Dubby’s Dvdiscussion : All about American dreams

Kathmandu :

Three movies which capture America from the 1930s to the present with one of them a Cannes contender, Down in the Valley has a cowboy romanticism masking the main character as either old fashion ranch-hand or a delusional psychopath.

In his movie review, Glenn Kenny of Premiere Magazine says, “I think that Down in the Valley, written and directed by David Jacobson, is a poetic, moving picture about growing up absurd in southern California. Norton plays Harlan, a seemingly sincere young hayseed, who moves into the life of Tobe (Evan Rachel Wood), a good kid, albeit a bit of a natural rebel, who’s growing increasingly restless under the gaze of her flinty single dad (David Morse) and increasingly exhausted by the peculiar emotional demands of her younger brother Lonnie (Rory Culkin).
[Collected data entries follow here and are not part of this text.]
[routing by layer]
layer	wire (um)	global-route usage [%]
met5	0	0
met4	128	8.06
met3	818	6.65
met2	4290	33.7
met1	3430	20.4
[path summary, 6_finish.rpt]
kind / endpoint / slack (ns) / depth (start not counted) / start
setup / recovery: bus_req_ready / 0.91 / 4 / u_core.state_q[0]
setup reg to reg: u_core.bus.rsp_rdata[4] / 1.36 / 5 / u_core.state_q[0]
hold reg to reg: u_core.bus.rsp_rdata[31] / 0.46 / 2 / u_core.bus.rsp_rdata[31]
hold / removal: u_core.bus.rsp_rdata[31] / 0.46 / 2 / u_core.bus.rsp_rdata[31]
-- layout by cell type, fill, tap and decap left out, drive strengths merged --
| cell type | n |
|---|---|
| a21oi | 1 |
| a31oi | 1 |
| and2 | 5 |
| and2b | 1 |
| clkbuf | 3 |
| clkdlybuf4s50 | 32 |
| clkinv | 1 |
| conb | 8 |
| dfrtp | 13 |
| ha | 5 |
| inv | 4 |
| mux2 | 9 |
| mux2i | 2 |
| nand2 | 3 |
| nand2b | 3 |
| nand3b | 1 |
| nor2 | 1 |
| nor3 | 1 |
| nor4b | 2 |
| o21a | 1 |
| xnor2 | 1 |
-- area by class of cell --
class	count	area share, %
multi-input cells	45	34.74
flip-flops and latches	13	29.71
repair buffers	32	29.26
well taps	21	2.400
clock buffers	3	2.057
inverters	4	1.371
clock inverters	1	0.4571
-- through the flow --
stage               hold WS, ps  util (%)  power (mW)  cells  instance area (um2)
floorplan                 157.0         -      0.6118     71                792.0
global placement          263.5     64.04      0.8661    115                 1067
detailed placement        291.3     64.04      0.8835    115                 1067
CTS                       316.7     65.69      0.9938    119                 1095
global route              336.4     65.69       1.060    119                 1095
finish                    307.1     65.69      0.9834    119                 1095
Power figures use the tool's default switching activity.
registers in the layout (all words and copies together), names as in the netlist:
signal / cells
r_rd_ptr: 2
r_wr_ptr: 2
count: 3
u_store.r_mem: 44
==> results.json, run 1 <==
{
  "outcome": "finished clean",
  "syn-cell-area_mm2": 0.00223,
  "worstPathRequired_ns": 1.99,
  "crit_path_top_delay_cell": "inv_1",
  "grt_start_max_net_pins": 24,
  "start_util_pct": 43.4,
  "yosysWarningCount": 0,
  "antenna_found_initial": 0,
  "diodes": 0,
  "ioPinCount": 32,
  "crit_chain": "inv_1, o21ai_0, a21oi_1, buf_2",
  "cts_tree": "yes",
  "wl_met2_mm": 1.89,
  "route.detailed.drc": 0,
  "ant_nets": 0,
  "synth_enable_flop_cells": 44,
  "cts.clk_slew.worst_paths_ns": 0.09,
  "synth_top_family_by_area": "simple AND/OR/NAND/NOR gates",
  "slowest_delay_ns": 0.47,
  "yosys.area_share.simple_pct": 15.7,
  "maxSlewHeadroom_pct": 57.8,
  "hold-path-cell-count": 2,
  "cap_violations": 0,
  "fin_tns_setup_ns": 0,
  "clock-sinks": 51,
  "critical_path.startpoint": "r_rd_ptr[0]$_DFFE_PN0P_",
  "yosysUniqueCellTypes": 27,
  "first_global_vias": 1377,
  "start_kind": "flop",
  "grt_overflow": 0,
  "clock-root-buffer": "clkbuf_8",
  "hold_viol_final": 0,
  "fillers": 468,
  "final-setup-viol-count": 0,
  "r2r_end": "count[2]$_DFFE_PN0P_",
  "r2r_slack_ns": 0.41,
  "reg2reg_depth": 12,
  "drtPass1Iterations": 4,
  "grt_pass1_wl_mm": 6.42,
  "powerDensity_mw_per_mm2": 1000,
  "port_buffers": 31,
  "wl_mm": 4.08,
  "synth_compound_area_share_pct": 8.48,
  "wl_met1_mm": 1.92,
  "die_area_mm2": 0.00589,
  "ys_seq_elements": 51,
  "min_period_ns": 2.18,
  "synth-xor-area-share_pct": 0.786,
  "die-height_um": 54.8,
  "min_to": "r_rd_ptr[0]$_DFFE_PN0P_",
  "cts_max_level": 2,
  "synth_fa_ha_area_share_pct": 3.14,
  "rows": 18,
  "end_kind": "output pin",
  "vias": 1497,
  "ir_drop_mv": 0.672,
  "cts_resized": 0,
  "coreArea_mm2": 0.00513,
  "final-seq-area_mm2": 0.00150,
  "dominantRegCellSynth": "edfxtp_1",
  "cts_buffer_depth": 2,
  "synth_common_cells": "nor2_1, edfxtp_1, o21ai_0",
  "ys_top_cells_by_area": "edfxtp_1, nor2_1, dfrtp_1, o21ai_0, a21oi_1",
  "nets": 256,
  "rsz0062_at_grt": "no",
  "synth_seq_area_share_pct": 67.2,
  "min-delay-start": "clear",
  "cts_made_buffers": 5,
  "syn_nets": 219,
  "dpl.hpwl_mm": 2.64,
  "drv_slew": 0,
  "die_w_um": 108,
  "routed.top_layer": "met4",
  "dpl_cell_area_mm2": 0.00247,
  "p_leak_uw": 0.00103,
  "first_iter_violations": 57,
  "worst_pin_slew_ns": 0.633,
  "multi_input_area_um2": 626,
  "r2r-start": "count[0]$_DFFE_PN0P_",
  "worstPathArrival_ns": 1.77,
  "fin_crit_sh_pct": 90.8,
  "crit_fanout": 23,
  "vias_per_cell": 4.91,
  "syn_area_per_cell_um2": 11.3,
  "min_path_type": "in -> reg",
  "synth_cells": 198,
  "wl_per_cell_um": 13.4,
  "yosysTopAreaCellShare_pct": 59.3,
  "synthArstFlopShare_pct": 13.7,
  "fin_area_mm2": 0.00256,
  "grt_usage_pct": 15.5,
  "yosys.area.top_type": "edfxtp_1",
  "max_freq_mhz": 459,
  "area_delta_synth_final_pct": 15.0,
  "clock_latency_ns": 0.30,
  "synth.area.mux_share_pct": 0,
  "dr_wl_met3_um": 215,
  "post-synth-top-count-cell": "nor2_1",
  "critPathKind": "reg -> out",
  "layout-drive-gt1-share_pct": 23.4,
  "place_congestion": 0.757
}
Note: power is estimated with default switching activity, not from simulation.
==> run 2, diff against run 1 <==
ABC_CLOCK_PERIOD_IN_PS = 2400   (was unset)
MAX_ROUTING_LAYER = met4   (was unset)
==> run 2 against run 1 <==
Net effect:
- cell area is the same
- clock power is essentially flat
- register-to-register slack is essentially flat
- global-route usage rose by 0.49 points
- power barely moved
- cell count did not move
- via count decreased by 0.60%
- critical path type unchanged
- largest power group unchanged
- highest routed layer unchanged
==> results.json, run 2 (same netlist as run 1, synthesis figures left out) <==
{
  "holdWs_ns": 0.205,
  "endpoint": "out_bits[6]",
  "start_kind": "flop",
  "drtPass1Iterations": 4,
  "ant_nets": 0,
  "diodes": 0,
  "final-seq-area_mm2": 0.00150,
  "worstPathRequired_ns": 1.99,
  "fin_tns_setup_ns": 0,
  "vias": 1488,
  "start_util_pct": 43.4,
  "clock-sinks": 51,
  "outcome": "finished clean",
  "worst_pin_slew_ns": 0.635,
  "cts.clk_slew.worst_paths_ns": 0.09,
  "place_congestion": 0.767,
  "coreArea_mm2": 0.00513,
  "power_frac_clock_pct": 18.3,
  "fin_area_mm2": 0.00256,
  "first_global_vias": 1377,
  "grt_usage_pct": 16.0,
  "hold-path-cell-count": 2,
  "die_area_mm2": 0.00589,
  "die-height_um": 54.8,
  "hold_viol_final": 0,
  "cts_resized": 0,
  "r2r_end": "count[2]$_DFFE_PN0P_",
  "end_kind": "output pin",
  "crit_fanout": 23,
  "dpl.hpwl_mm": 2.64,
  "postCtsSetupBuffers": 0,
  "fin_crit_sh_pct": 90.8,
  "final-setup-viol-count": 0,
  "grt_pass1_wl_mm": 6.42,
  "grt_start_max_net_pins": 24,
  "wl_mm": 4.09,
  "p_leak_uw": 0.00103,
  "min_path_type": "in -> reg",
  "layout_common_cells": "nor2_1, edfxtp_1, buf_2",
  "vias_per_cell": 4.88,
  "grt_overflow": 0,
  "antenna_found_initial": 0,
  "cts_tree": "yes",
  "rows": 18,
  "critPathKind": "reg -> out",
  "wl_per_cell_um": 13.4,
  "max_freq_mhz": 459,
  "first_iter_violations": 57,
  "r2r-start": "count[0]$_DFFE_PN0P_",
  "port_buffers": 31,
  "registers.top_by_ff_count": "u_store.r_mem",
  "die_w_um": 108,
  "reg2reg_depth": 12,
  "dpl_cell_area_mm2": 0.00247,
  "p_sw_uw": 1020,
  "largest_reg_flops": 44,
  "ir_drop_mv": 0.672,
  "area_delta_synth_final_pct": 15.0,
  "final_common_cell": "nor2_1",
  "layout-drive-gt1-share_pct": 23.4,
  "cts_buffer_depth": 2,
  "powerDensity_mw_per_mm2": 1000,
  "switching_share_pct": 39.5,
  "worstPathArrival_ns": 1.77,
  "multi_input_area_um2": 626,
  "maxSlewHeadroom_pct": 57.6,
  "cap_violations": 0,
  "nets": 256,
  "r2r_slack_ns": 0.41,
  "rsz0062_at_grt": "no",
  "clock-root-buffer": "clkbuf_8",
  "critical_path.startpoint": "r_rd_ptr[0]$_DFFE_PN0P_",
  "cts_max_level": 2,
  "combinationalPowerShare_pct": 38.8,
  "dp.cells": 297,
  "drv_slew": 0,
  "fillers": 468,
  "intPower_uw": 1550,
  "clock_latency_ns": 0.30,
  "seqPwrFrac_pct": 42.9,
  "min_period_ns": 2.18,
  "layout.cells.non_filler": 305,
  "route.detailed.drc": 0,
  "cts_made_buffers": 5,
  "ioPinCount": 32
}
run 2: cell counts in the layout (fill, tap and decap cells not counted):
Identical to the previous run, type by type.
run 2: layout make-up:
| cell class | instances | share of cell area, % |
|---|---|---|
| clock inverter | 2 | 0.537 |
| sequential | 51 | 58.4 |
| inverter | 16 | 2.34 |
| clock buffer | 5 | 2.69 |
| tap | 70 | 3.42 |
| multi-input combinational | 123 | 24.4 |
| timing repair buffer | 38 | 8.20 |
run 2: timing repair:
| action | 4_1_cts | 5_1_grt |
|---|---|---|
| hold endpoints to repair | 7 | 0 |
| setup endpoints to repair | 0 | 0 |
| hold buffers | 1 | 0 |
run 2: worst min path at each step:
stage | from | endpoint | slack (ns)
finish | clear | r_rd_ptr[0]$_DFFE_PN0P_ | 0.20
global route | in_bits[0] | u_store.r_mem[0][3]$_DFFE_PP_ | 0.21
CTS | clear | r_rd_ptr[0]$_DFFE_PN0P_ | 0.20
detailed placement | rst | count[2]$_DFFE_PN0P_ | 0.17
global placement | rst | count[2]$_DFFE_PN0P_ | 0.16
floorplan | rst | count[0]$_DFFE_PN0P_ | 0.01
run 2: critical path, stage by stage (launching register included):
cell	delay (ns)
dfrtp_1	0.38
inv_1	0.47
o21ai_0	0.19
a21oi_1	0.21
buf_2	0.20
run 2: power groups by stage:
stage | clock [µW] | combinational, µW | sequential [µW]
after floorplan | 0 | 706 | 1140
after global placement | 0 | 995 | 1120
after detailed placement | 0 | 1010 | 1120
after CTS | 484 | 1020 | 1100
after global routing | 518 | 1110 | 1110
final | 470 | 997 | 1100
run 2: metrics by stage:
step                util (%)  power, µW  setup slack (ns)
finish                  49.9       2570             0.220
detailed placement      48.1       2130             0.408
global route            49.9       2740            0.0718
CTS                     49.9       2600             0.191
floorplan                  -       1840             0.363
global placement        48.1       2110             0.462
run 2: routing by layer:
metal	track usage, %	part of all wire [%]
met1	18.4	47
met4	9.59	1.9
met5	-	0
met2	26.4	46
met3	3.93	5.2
--- src/rtl/relu_stage_ctrl_relu_arr.sv ---
// reluArr: element-wise ReLU across one buffer row; en=1 passes the row unchanged.
module reluArr #(
   parameter int DATA_WIDTH = 16,
   parameter int ARR_INPUTS = 16
) (
   input  logic                             en,
   input  logic [DATA_WIDTH*ARR_INPUTS-1:0] in_data,
   output logic [DATA_WIDTH*ARR_INPUTS-1:0] out_data
);

   // Zero every non-positive element unless bypassed.
   always_comb begin
      out_data = in_data;
      if (!en) begin
         for (int i = 0; i < ARR_INPUTS; i++) begin
            if ($signed(in_data[i*DATA_WIDTH +: DATA_WIDTH]) <= 0)
               out_data[i*DATA_WIDTH +: DATA_WIDTH] = '0;
         end
      end
   end

endmodule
The sweetness of the Harlan-Tobe romance takes a new flavour after we find out that Harlan’s not who he appears to be; the story turns most upsetting, but never loses its focus on the essential loneliness of all its characters.”

A beautiful if flawed is Ask the Dust of which Jeff Shannon writes, “Adapted from the acclaimed 1939 novel by John Fante, Ask the Dust represents a 30-year labour of love for Robert Towne, the Oscar-winning screenwriter of Chinatown. Towne must have been inspired by the challenge of capturing the inner life and outer environs of Fante’s literary hero, struggling writer Aturo Bandini (played by Colin Farrell), as he arrives in LA circa 1932, sells occasional stories to legendary American Mercury editor HL Mencken (heard only in voice-overs provided by film critic Richard Schickel), lives in the seedy Alta Loma hotel in the dusty neighbourhood of Bunker Hill (where a fellow resident is played by Donald Sutherland), and falls into a stormy relationship with Camilla (Salma Hayek), a Mexican waitress who shares Bandini’s immigrant dreams for a better life in sunny

California. There are good times and bad in this passionately combative romance (and Hayek has never been more sensuously appealing onscreen), and Towne has done a perfect job of capturing an arid combination of hope, depression, and artistic ambition. Ask the Dust never fully succeeds as an emotionally involving drama (the lives of writers are notoriously difficult to translate to film), but there’s something undeniably seductive about this curious and great-looking film.”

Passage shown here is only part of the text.